(Material provided)
File: src/rtl/register_bank_mp.sv
// Multi-port ARM register bank: NRD combinational reads, NWR prioritised writes,
// dedicated PC with load/increment and a CPSR with per-flag masked update.
module register_bank_mp #(
  parameter int N         = 32,
  parameter int NREGS     = 16,
  parameter int NRD       = 4,
  parameter int NWR       = 2,
  parameter int PC_IDX    = 15,
  parameter int PC_RD_OFS = 8,
  parameter int PC_STEP   = 4,
  parameter int RESET_PC  = 0,
  localparam int AW       = $clog2(NREGS)
) (
  input  logic              clk,
  input  logic              rst,
  input  logic [NRD*AW-1:0] rd_addr,
  output logic [NRD*N-1:0]  rd_data,
  input  logic [NWR-1:0]    wr_en,
  input  logic [NWR*AW-1:0] wr_addr,
  input  logic [NWR*N-1:0]  wr_data,
  output logic [N-1:0]      pc,
  input  logic [N-1:0]      pc_update,
  input  logic              pc_write,
  input  logic              pc_inc,
  output logic [N-1:0]      cspr,
  input  logic [N-1:0]      cspr_update,
  input  logic              cspr_write,
  input  logic [3:0]        cspr_mask
);

  localparam logic [AW-1:0] PC_A  = AW'(PC_IDX);
  localparam logic [N-1:0]  OFS   = N'(PC_RD_OFS);
  localparam logic [N-1:0]  STEP  = N'(PC_STEP);
  localparam logic [N-1:0]  PC_RV = N'(RESET_PC);

  logic [N-1:0] regs [NREGS];
  logic [N-1:0] pc_next;
  logic [N-1:0] cspr_next;

  // Later loop iterations override earlier ones: highest port index wins.
  always_comb begin
    pc_next = pc;
    if (pc_inc) pc_next = pc + STEP;
    for (int j = 0; j < NWR; j++) begin
      if (wr_en[j] && wr_addr[j*AW +: AW] == PC_A)
        pc_next = wr_data[j*N +: N];
    end
    if (pc_write) pc_next = pc_update;
  end

  always_comb begin
    cspr_next = cspr;
    if (cspr_write) begin
      for (int i = 0; i < 4; i++) begin
        if (cspr_mask[i]) cspr_next[N-4+i] = cspr_update[N-4+i];
      end
      if (&cspr_mask) cspr_next[N-5:0] = cspr_update[N-5:0];
    end
  end

  always_ff @(posedge clk) begin
    if (rst) begin
      for (int i = 0; i < NREGS; i++) regs[i] <= '0;
      pc   <= PC_RV;
      cspr <= '0;
    end else begin
      for (int j = 0; j < NWR; j++) begin
        if (wr_en[j] && wr_addr[j*AW +: AW] != PC_A)
          regs[wr_addr[j*AW +: AW]] <= wr_data[j*N +: N];
      end
      pc   <= pc_next;
      cspr <= cspr_next;
    end
  end

  for (genvar k = 0; k < NRD; k++) begin : g_rd
    logic [AW-1:0] a;
    logic [N-1:0]  v;
    assign a = rd_addr[k*AW +: AW];
    always_comb begin
      v = regs[a];
      for (int j = 0; j < NWR; j++) begin
        if (wr_en[j] && wr_addr[j*AW +: AW] == a)
          v = wr_data[j*N +: N];
      end
      if (a == PC_A) v = pc + OFS;
    end
    assign rd_data[k*N +: N] = v;
  end

endmodule

File: config.mk
export PLATFORM = sky130hd
export DESIGN_NAME = register_bank_mp
export DESIGN_NICKNAME = d
export VERILOG_FILES = /design/src/rtl/register_bank_mp.sv
export SDC_FILE = /design/constraint.sdc
export NUM_CORES = 2
export LEC_CHECK = 0
export CELL_PAD_IN_SITES_DETAIL_PLACEMENT = 2
export CELL_PAD_IN_SITES_GLOBAL_PLACEMENT = 2
export CORE_MARGIN = 2
export CORE_UTILIZATION = 42
export CTS_BUF_LIST = sky130_fd_sc_hd__clkbuf_4
export CTS_CLUSTER_SIZE = 20
export DETAILED_ROUTE_END_ITERATION = 7
export DONT_BUFFER_PORTS = 1
export PLACE_DENSITY_LB_ADDON = 0.1
export SKIP_LAST_GASP = 1
export SLEW_MARGIN = 0
export SYNTH_ARGS = -nofsm -noshare
export SYNTH_HDL_FRONTEND = slang
export SYNTH_SLANG_ARGS = --single-unit
File: constraint.sdc
create_clock -name clk -period 4.2 [get_ports clk]
set_input_delay 0.84 -clock clk [delete_from_list [all_inputs] [get_ports clk]]
set_output_delay 0.84 -clock clk [all_outputs]
set_load 0.1 [all_outputs]
==> metrics.md <==
| Metric | Value |
|---|---|
| Initial antenna violation count | `16` |
| Sinks on Clock Net | `around 580` |
| Critical path required time | `3.36 ns` |
| Cell-internal power | `12360 uW` |
| Largest family of logic cells by synthesized area | `multiplexers` |
| Max frequency | `220.0 MHz` |
| H-tree Lvls | `4` |
| Distinct cells, synth | `72` |
| First-pass GRT wire length | `357700 um` |
| WL/cell | `between 40 and 50 um` |
| Nets | `3979` |
| Net Sw Frac | `around 39%` |
| Minimum clock period | `4.546 ns` |
| Final hold violations | `0` |
| FF-to-FF Start | `pc[3]$_SDFFE_PP0P_` |
| Max-cap violations | `0` |
| Fin worst setup slack | `-0.3461 ns` |
| Grt ovf | `0` |
| Post-synthesis cell count | `3595` |
| Die height | `around 330 um` |
| Post-Synth XOR/XNOR Area | `1.539%` |
| Post-synthesis mux area share | `between 30% and 40%` |
| Pre-antenna DRT Iters | `6` |
| Routed Antenna Nets | `0` |
| Setup crit start | `pc[3]$_SDFFE_PP0P_` |
| Layout area overhead | `25.17%` |
| HPWL after DPL | `144800 um` |
| Rows | `119` |
| Net Sw Power | `around 7800 uW` |
| Top Ports | `355` |
| Synth Area per Inst | `12.35 um^2` |
| Initial Util | `42.23%` |
| Vias in the first global route | `44780` |
| Tcrit/Tclk final | `108.2%` |
| Worst Setup End Kind | `output port` |
| Total CTS buffers | `174` |
| Worst clock skew | `0.04230 ns` |
| Clock power share | `29.9%` |
| Largest net degree at the start of global routing | `133` |
| Worst min-delay path class | `in2reg` |
| Initial drt markers | `6296` |
| Crit path arrival time | `approximately 3.7 ns` |
| Routability cong. | `just over 0.9` |
| Leak | `0.01894 uW` |
| Compound-gate portion of the synthesized area | `between 10% and 20%` |
| Synthesis Warnings | `0` |
| Clk Tree Root Cell | `clkbuf_4` |
| Worst skew pair latency | `1.20 ns` |
| Met1 GRT Util | `53.41%` |
| Critical path class | `reg2out` |
| Hold Path Origin | `pc_update[30]` |
| Die W | `329.1 um` |
| Number of synthesized flops with an enable pin | `512` |
| Crit Path Max Fanout | `4` |
| Post-Syn Area | `0.04439 mm^2` |
| Via Count | `43840` |
| Sequential power share | `a little over a third` |
| Grt met2 use | `70.36%` |
| Adder-cell share of the synthesized area | `0.05637%` |
| Core Area | `0.1051 mm^2` |
| RSZ-0062 raised after global routing | `true` |
| Detailed Route WL | `264900 um` |
| CP startpoint kind | `flop` |
| Hold WS | `~0.014 ns` |
| Die area | `0.1083 mm^2` |
| Failing checks | `negative setup slack` |
| Port Buffers | `0` |
| Slew @ Worst Pin | `1.222 ns` |
| Register area share after synthesis | `37.52%` |
| Power per cell area | `roughly 360 mW/mm^2` |
| Finished Core Util | `52.86%` |
| All-Layer GR Usage | `47.18%` |
| Synth Register Bits | `about 580` |
| Number of setup violations in the final report | `75` |
| M3 GR Usage | `18.54%` |
| Most frequent cells in the layout | `mux4_2 (512), edfxtp_1 (512), a22o_1 (480)` |
| Outcome | `finished, violations left` |
| Ys flop type | `edfxtp_1` |
| Final Max Slew Viols | `0` |
| Fillers | `9698` |
| Clk slew on worst S/H paths | `0.08 ns` |
| Logic pwr share | `34.8%` |
| Slew HR | `17.65%` |
| GRT busiest layer | `met2` |
| Post-DR vias/cell | `8.185` |
| CTS tree | `yes` |
| DRC viols | `0` |
| Clk buf depth | `3` |
| Simple logic cell fraction of the synthesized area | `7.123%` |
| Share of cells above drive strength 1 | `a little under two fifths` |
| Max IR drop VDD | `0.3258 mV` |
| Async SR Flop Fraction | `0%` |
(End Material provided)
» Work item
Every line holding the string "begin" should be copied here, so please find those lines in the data.

» Answer
  always_comb begin
    for (int j = 0; j < NWR; j++) begin
  always_comb begin
    if (cspr_write) begin
      for (int i = 0; i < 4; i++) begin
  always_ff @(posedge clk) begin
    if (rst) begin
    end else begin
      for (int j = 0; j < NWR; j++) begin
  for (genvar k = 0; k < NRD; k++) begin : g_rd
    always_comb begin
      for (int j = 0; j < NWR; j++) begin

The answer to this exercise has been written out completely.